4. Only touch cpu_possible_mask if cpu_enumerated=0, this is in order to
   avoid some potential crashes, because cpu_possible_mask is marked as
   __ro_after_init.

5. In prefill_possible_map(), clear cpu_present_mask bits greater than
   nr_cpu_ids, in order to avoid a CPU be "present" but not "possible".

Signed-off-by: Huacai Chen <chenhuacai@loongson.cn>
diff --git a/arch/loongarch/kernel/acpi.c b/arch/loongarch/kernel/acpi.c
index 5cf59c6..929a497 100644
--- a/arch/loongarch/kernel/acpi.c
+++ b/arch/loongarch/kernel/acpi.c
@@ -57,15 +57,22 @@ void __iomem *acpi_os_ioremap(acpi_physical_address phys, acpi_size size)
 		return ioremap_cache(phys, size);
 }
 
+static int cpu_enumerated = 0;
+
 #ifdef CONFIG_SMP
 static int set_processor_mask(u32 id, u32 flags)
 {
-
+	int nr_cpus;
 	int cpu, cpuid = id;
 
-	if (num_processors >= nr_cpu_ids) {
-		pr_warn(PREFIX "nr_cpus/possible_cpus limit of %i reached."
-			" processor 0x%x ignored.\n", nr_cpu_ids, cpuid);
+	if (!cpu_enumerated)
+		nr_cpus = NR_CPUS;
+	else
+		nr_cpus = nr_cpu_ids;
+
+	if (num_processors >= nr_cpus) {
+		pr_warn(PREFIX "nr_cpus limit of %i reached."
+			" processor 0x%x ignored.\n", nr_cpus, cpuid);
 
 		return -ENODEV;
 
@@ -73,11 +80,13 @@ static int set_processor_mask(u32 id, u32 flags)

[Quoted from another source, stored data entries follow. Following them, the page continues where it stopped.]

Source: an optimization exercise on an open RTL-to-GDS flow (aim: small area and a short achievable clock period). Production flows keep margins and buffers that such runs may drop.
Function was checked by simulation only, so behaviour that the tests miss may differ from the original.
No activity file was given, so power comes from the tool's default toggle rates.

$ cat design/flow/design.v
package pgb_pkg;
    localparam int QUEUE_DEPTH = 4;
endpackage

 	if (cpuid == loongson_sysconf.boot_cpu_id)
 		cpu = 0;
 	else
-		cpu = cpumask_next_zero(-1, cpu_present_mask);
+		cpu = find_first_zero_bit(cpumask_bits(cpu_present_mask), NR_CPUS);
+
+	if (!cpu_enumerated)
+		set_cpu_possible(cpu, true);
 
 	if (flags & ACPI_MADT_ENABLED) {
 		num_processors++;
-		set_cpu_possible(cpu, true);
 		set_cpu_present(cpu, true);
 		__cpu_number_map[cpuid] = cpu;
 		__cpu_logical_map[cpu] = cpuid;
@@ -138,6 +147,7 @@ static void __init acpi_process_madt(void)

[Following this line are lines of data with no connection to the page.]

What follows belongs to an exercise in optimizing a design on an open flow for small area; a production flow would make more cautious choices.
Power and IR drop assume default switching activity. No driver is modelled on the clock port, so clocking that relies on it looks cheaper here than on a real chip.

==> job 6609: inputs <==
==> flow/design.v <==
`timescale 1ns/100ps
`default_nettype none
package cpu_isa_pkg;
	localparam int xlen     = 32;
	localparam int imm_w    = 16;  
	localparam int target_w = 26;  
	typedef logic [xlen-1:0] word_t;
	typedef logic [4:0]      reg_addr_t;
	typedef logic [5:0]      opcode_t;
	typedef logic [5:0]      funct_t;
	localparam opcode_t op_special = 6'h00;
	localparam opcode_t op_j       = 6'h02;
	localparam opcode_t op_jal     = 6'h03;
	localparam opcode_t op_beq     = 6'h04;
	localparam opcode_t op_bne     = 6'h05;
	localparam opcode_t op_addiu   = 6'h09;
	localparam opcode_t op_slti    = 6'h0a;
	localparam opcode_t op_sltiu   = 6'h0b;
	localparam opcode_t op_andi    = 6'h0c;
	localparam opcode_t op_ori     = 6'h0d;
	localparam opcode_t op_xori    = 6'h0e;
	localparam opcode_t op_lui     = 6'h0f;
	localparam opcode_t op_lw      = 6'h23;
	localparam opcode_t op_sw      = 6'h2b;
	localparam funct_t fn_jr   = 6'h08;
	localparam funct_t fn_jalr = 6'h09;
	localparam funct_t fn_addu = 6'h21;
	localparam funct_t fn_subu = 6'h23;
	localparam funct_t fn_and  = 6'h24;
	localparam funct_t fn_or   = 6'h25;
	localparam funct_t fn_xor  = 6'h26;
	localparam funct_t fn_nor  = 6'h27;
	localparam funct_t fn_slt  = 6'h2a;
	localparam funct_t fn_sltu = 6'h2b;
	typedef enum logic [2:0] {
		alu_add, alu_sub, alu_and, alu_or, alu_xor, alu_nor, alu_slt, alu_sltu
	} alu_op_t;
	localparam reg_addr_t link_reg = 5'd31;  
	localparam word_t     reset_pc = 32'h0000_0000;
	localparam word_t     pc_step  = 32'd4;
endpackage
`default_nettype wire
`timescale 1ns/100ps
`default_nettype none
package cpu_bus_pkg;
	typedef enum logic [8:0] {
		st_init  = 9'b0_0000_0001,
		st_if    = 9'b0_0000_0010,
		st_iw    = 9'b0_0000_0100,
		st_id    = 9'b0_0000_1000,
		st_ex    = 9'b0_0001_0000,
		st_store = 9'b0_0010_0000,
		st_load  = 9'b0_0100_0000,
		st_rdw   = 9'b0_1000_0000,
		st_wb    = 9'b1_0000_0000
	} cpu_state_t;
	typedef struct packed {
		logic [31:0] addr;
		logic [31:0] wdata;
		logic [3:0]         wstrb;
		logic               read;
		logic               write;
	} mem_req_t;
	typedef struct packed {
		logic                   wen;
		logic [4:0] waddr;
		logic [31:0]     wdata;
		logic [31:0]     pc;
	} retire_t;
	typedef struct packed {
		logic [2:0] alu_op;
		logic use_imm;    
		logic zero_ext;   
		logic is_lui;
		logic is_load;
		logic is_store;
		logic is_branch;
		logic branch_ne;  
		logic is_jump;
		logic jump_reg;   
		logic link;
		logic writes_rd;
		logic writes_rt;
	} ctrl_t;
endpackage
`default_nettype wire
`timescale 1ns/100ps
`default_nettype none
module cpu_core (
	input  logic                  clk,
	input  logic                  rst,
	output cpu_isa_pkg::word_t    pc,
	output logic                  inst_req_valid,
	input  logic                  inst_req_ready,
	input  cpu_isa_pkg::word_t    instruction,
	input  logic                  inst_valid,
	output logic                  inst_ready,
	output cpu_bus_pkg::mem_req_t mem_req,
	input  logic                  mem_req_ready,
	input  cpu_isa_pkg::word_t    read_data,
	input  logic                  read_data_valid,
	output logic                  read_data_ready,
	output cpu_bus_pkg::retire_t  retire
);
	localparam logic [3:0] S_INIT  = 4'd0;
	localparam logic [3:0] S_F0    = 4'd1;   
	localparam logic [3:0] S_WRC   = 4'd2;   
	localparam logic [3:0] S_WRN   = 4'd3;   
	localparam logic [3:0] S_WRA   = 4'd4;   
	localparam logic [3:0] S_F1    = 4'd5;   
	localparam logic [3:0] S_CWAIT = 4'd6;   
	localparam logic [3:0] S_COPY  = 4'd7;   
	localparam logic [3:0] S_IWAIT = 4'd8;   
	localparam logic [3:0] S_EXEC  = 4'd9;
	localparam logic [3:0] S_FIXN  = 4'd10;  
	localparam logic [3:0] S_MREQ  = 4'd11;  
	localparam logic [3:0] S_NWAIT = 4'd12;  
	localparam logic [3:0] S_NPC   = 4'd13;  
	localparam logic [3:0] S_LWAIT = 4'd14;  
	logic [3:0]  state, state_n;
	logic [4:0]  cnt;
	logic [31:0] P, N, D;
	logic        c1, c2, ne, d1, d2, ld_pend, vld1;
	wire first = (cnt == 5'd0);
	wire last  = (cnt == 5'd31);
	wire [5:0] op  = instruction[31:26];
	wire [5:0] fn  = instruction[5:0];
	wire [4:0] rs  = instruction[25:21];
	wire [4:0] rt  = instruction[20:16];
	wire [4:0] rd  = instruction[15:11];
	wire op_sp   = (op == 6'h00);
	wire f_jr    = op_sp && (fn == 6'h08);
	wire f_jalr  = op_sp && (fn == 6'h09);
	wire f_alu   = op_sp && (fn[5:4] == 2'b10) && ((~fn[3] & (fn[2] | fn[0])) | (fn[3] & ~fn[2] & fn[1]));
	wire i_jal   = (op == 6'h03);
	wire i_beq   = (op == 6'h04);
	wire i_bne   = (op == 6'h05);
	wire i_imm   = (op[5:3] == 3'b001) & (op[2:0] != 3'b000);  
	wire i_lui   = (op == 6'h0f);
	wire i_lw    = (op == 6'h23);
	wire i_sw    = (op == 6'h2b);
	wire is_br   = i_beq | i_bne;
	wire is_jimm = (op[5:1] == 5'b00001);                      
	wire is_jreg = f_jr | f_jalr;
	wire link    = i_jal | f_jalr;
	wire writes  = f_alu | f_jalr | i_imm | i_lw | i_jal;
	wire [4:0] dest = op_sp ? rd : (i_jal ? 5'd31 : rt);
	wire       nat     = op_sp | (op[5:3] == 3'b001);
	wire [2:0] k       = op_sp ? fn[2:0] : op[2:0];
	wire       op_sub  = nat & ~k[2] & k[1];                   
	wire       op_lt   = op_sub & (~op_sp | fn[3]);            
	wire       op_ltu  = k[0];
	wire       op_log  = nat & k[2];                           
	wire       zext    = ~op_sp;                               
	wire st_init  = (state == S_INIT);
	wire st_f0    = (state == S_F0);
	wire st_wrc   = (state == S_WRC);
	wire st_wrn   = (state == S_WRN);
	wire st_wra   = (state == S_WRA);
	wire st_f1    = (state == S_F1);
	wire st_cwait = (state == S_CWAIT);
	wire st_copy  = (state == S_COPY);
	wire st_iwait = (state == S_IWAIT);
	wire st_fixn  = (state == S_FIXN);
	wire st_mreq  = (state == S_MREQ);
	wire st_nwait = (state == S_NWAIT);
	wire st_npc   = (state == S_NPC);
	wire st_lwait = (state == S_LWAIT);
	wire exec     = (state == S_EXEC) | (st_iwait & first & inst_valid);
	wire wr_pass  = st_f0 | st_wrc | st_wrn | st_wra;
	wire copy_en  = (st_f0 & inst_req_ready) | st_wrc | (st_f1 & inst_req_ready & first) | st_copy;
	wire npc_en   = (st_mreq & mem_req_ready & first) | (st_nwait & first) | st_npc;
	wire ld_pass  = (st_npc | st_lwait) & ld_pend;    
	wire ld_got   = ld_pass & last & vld1;            
	logic [31:0] heads;
	wire         wen = wr_pass & inst_valid & writes;
	assign heads[0] = 1'b0;
	genvar gi;
	generate
		for (gi = 1; gi < 32; gi++) begin : g_reg
			logic [31:0] r;
			always_ff @(posedge clk)
				r <= {(wen && (dest == gi)) ? D[0] : r[0], r[31:1]};
			assign heads[gi] = r[0];
		end
	endgenerate
	wire a_rs = heads[rs];
	wire b_rt = heads[rt];
	wire ibit  = instruction[{cnt[4] & is_jimm, cnt[3:0]}];
	wire imm_s = cnt[4] ? (~(op_log & zext) & instruction[15]) : ibit;  
	wire lui_s = cnt[4] & ibit;                              
	wire raw   = is_jimm ? ibit : imm_s;
	wire dly   = (cnt[4:1] != 4'd0) & d2;                    
	wire lbit  = read_data[cnt];
	wire cin2 = (cnt == 5'd2) | ((cnt > 5'd2) & c2);
	wire p4   = P[0] ^ cin2;
	logic alu_a, alu_b;
	always_comb begin
		if (is_br | link)
			alu_a = p4;
		else if (i_lui)
			alu_a = 1'b0;
		else
			alu_a = a_rs;
		if (is_br)
			alu_b = dly;
		else if (link)
			alu_b = (cnt == 5'd2);
		else if (i_lui)
			alu_b = lui_s;
		else if (op_sp)
			alu_b = b_rt;
		else
			alu_b = imm_s;
	end
	wire bx   = alu_b ^ op_sub;
	wire cin1 = first ? op_sub : c1;
	wire sum  = alu_a ^ bx ^ cin1;
	wire cout = (alu_a & bx) | (alu_a & cin1) | (bx & cin1);
	wire lt   = op_ltu ? ~cout : ((alu_a ^ alu_b) ? alu_a : sum);
	logic res;
	always_comb begin
		if (op_log)
			case (k[1:0])
				2'b00:   res = alu_a & alu_b;
				2'b01:   res = alu_a | alu_b;
				2'b10:   res = alu_a ^ alu_b;
				default: res = (alu_a | alu_b) ^ op_sp;  
			endcase
		else
			res = ~op_lt & sum;
	end
	wire ne_all = (~first & ne) | (a_rs ^ b_rt);
	wire taken  = i_bne ? ne_all : ~ne_all;
	always_comb begin
		state_n = state;
		case (state)
			S_INIT:  if (last) state_n = S_F1;
			S_F0:    state_n = inst_req_ready ? S_WRC : S_WRN;
			S_WRC:   if (last) state_n = S_IWAIT;
			S_WRN:   if (inst_req_ready) state_n = last ? S_COPY : S_WRA;
			         else if (last) state_n = S_F1;
			S_WRA:   if (last) state_n = S_COPY;
			S_F1:    if (inst_req_ready) state_n = (first | last) ? S_COPY : S_CWAIT;
			S_CWAIT: if (last) state_n = S_COPY;
			S_COPY:  if (last) state_n = S_IWAIT;
			S_IWAIT: if (first & inst_valid) state_n = S_EXEC;
			S_EXEC:  if (last) state_n = (i_lw | i_sw) ? S_MREQ : ((is_br & ~taken) ? S_FIXN : S_F0);
			S_FIXN:  if (last) state_n = S_F0;
			S_MREQ:  if (mem_req_ready) state_n = first ? S_NPC : S_NWAIT;
			S_NWAIT: if (first) state_n = S_NPC;
			S_NPC, S_LWAIT: if (last) state_n = (ld_pend & ~vld1) ? S_LWAIT : S_F0;
			default: state_n = S_INIT;
		endcase
	end
	always_ff @(posedge clk) begin
		if (rst) begin
			state   <= S_INIT;
			cnt     <= 5'd0;
			ld_pend <= 1'b0;
		end else begin
			state   <= state_n;
			cnt     <= cnt + 5'd1;
			if (st_mreq & mem_req_ready & i_lw)
				ld_pend <= 1'b1;
			else if (ld_got)
				ld_pend <= 1'b0;
		end
	end
	logic n_in, d_in;
	always_comb begin
		if (st_init)
			n_in = 1'b0;
		else if (st_fixn)
			n_in = D[0];
		else if (exec & (i_lw | i_sw | is_br))
			n_in = sum;
		else if (exec & is_jimm)
			n_in = (cnt[4:2] == 3'b111) ? p4 : dly;
		else if (exec & is_jreg)
			n_in = a_rs;
		else
			n_in = p4;
		if (~exec)
			d_in = lbit;
		else if (i_sw)
			d_in = b_rt;
		else if (is_br)
			d_in = p4;
		else
			d_in = res;
	end
	wire n_sh = st_init | exec | st_fixn | npc_en | copy_en;
	wire d_sh = exec | st_fixn | wr_pass | (ld_pass & ~first);
	always_ff @(posedge clk) begin
		c1   <= cout;
		c2   <= P[0] & cin2;
		ne   <= ne_all;
		d1   <= raw;
		d2   <= d1;
		if (cnt == 5'd1)
			vld1 <= read_data_valid;
		P  <= {copy_en ? N[0] : P[0], P[31:1]};
		if (n_sh)
			N <= {n_in, N[31:1]};
		if (d_sh) begin
			D <= {d_in, D[31:1]};
			if (exec & last & op_lt)
				D[0] <= lt;
			else if (ld_pass & last)
				D[0] <= read_data[0];
		end
	end
	wire mem_write = st_mreq & i_sw;
	wire mem_read  = st_mreq & i_lw;
	assign pc              = N;
	assign inst_req_valid  = st_f0 | st_wrn | st_f1;
	assign inst_ready      = (st_wrc | st_wrn | st_wra) & last;
	assign read_data_ready = ld_got;
	assign mem_req = {{N[31:2], 2'b00}, D, mem_write ? 4'b1111 : 4'b0000, mem_read, mem_write};
	assign retire  = {st_f0 & inst_valid & writes, dest, D, P};
endmodule
`default_nettype wire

 	acpi_table_parse_madt(ACPI_MADT_TYPE_EIO_PIC,
 			acpi_parse_eio_master, MAX_IO_PICS);
 
+	cpu_enumerated = 1;
 	loongson_sysconf.nr_cpus = num_processors;
 }
 
diff --git a/arch/loongarch/kernel/setup.c b/arch/loongarch/kernel/setup.c
index 3d048f1..0f0740f 100644
--- a/arch/loongarch/kernel/setup.c
+++ b/arch/loongarch/kernel/setup.c
@@ -576,8 +576,10 @@ static void __init prefill_possible_map(void)
 
 	for (i = 0; i < possible; i++)
 		set_cpu_possible(i, true);
-	for (; i < NR_CPUS; i++)
+	for (; i < NR_CPUS; i++) {
+		set_cpu_present(i, false);
 		set_cpu_possible(i, false);
+	}
 
 	set_nr_cpu_ids(possible);
 }
diff --git a/arch/loongarch/kernel/smp.c b/arch/loongarch/kernel/smp.c
index 1436d24..03b2b76 100644
--- a/arch/loongarch/kernel/smp.c
+++ b/arch/loongarch/kernel/smp.c
@@ -271,11 +271,10 @@ static void __init fdt_smp_setup(void)
 		if (cpuid >= nr_cpu_ids)
 			continue;
 
-		if (cpuid == loongson_sysconf.boot_cpu_id) {
+		if (cpuid == loongson_sysconf.boot_cpu_id)
 			cpu = 0;
-		} else {
-			cpu = cpumask_next_zero(-1, cpu_present_mask);
-		}
+		else
+			cpu = find_first_zero_bit(cpumask_bits(cpu_present_mask), NR_CPUS);
 
 		num_processors++;
 		set_cpu_possible(cpu, true);